Saved data entries
= = = = =
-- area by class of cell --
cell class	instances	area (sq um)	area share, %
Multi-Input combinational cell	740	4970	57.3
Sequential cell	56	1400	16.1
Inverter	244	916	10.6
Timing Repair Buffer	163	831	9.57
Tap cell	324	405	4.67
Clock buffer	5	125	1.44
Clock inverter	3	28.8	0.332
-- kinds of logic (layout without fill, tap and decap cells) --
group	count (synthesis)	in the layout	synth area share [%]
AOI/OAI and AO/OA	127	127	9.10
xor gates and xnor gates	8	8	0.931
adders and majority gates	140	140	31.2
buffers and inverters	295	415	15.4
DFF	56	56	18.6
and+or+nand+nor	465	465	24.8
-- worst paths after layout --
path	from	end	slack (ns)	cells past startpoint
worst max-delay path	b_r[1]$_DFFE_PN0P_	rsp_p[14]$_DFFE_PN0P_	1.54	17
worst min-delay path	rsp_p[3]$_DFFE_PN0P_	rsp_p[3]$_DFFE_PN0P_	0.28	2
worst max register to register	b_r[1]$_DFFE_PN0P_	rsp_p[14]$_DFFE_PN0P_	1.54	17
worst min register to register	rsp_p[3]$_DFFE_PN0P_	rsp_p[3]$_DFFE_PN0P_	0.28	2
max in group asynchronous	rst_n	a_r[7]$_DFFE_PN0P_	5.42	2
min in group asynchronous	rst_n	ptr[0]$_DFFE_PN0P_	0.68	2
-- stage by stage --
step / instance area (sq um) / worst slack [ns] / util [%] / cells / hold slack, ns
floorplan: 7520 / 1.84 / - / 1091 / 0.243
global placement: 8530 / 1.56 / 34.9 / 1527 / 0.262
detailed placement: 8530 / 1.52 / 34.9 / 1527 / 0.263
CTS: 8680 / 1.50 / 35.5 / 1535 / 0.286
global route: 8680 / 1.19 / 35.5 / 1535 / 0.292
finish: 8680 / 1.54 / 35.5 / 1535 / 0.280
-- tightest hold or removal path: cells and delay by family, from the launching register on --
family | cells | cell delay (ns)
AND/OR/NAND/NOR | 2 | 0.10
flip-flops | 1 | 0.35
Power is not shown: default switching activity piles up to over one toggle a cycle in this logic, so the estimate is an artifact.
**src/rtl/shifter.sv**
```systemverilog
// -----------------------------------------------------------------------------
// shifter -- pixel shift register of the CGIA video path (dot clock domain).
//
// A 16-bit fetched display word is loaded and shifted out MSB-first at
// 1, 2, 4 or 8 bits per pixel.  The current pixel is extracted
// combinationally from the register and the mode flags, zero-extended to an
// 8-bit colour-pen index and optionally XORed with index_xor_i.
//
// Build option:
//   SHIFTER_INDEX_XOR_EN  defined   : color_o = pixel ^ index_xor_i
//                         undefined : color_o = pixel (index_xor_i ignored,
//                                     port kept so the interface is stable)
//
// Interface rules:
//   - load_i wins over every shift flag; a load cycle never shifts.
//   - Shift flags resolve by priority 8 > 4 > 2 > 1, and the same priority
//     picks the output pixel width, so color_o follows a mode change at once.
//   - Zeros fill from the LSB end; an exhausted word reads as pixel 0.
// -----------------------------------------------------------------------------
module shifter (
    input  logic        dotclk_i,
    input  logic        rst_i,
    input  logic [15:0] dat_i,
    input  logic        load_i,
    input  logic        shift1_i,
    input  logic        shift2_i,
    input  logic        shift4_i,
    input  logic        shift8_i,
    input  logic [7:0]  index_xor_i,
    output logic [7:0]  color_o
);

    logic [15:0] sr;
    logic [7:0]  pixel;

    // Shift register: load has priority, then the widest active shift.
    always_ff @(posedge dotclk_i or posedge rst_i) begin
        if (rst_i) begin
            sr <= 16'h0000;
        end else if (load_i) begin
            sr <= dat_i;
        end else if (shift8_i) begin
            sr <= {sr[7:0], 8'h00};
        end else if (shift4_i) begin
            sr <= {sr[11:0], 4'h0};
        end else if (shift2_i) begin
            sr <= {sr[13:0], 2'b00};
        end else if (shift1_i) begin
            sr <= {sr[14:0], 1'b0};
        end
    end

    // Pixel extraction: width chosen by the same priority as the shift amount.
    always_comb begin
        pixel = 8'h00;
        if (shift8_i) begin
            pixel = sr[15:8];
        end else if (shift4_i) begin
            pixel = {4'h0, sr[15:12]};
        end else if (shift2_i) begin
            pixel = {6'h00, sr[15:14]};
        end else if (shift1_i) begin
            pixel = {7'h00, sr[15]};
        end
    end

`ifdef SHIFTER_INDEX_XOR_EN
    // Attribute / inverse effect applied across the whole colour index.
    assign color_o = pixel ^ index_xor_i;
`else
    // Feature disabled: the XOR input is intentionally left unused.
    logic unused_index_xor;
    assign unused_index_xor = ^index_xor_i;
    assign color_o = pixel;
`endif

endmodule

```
= = = = =
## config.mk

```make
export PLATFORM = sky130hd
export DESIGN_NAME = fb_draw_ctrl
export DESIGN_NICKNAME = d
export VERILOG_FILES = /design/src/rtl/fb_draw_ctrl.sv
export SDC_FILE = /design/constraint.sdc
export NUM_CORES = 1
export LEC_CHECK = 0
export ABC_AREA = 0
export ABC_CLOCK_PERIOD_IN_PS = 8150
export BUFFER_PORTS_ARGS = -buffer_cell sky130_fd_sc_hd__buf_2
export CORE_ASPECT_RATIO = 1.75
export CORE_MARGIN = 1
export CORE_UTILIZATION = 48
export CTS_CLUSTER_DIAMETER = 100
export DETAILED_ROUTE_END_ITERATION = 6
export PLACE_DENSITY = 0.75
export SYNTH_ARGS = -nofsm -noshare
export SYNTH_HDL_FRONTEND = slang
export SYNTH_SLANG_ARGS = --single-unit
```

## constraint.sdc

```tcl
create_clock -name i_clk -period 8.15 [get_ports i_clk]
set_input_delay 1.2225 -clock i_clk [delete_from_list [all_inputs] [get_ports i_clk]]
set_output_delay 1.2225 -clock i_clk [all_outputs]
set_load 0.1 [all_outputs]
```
= = = = =
What the task asks>
Looking through the data above, copy out each line in which the string "hold" occurs.

Solution>
step / instance area (sq um) / worst slack [ns] / util [%] / cells / hold slack, ns
-- tightest hold or removal path: cells and delay by family, from the launching register on --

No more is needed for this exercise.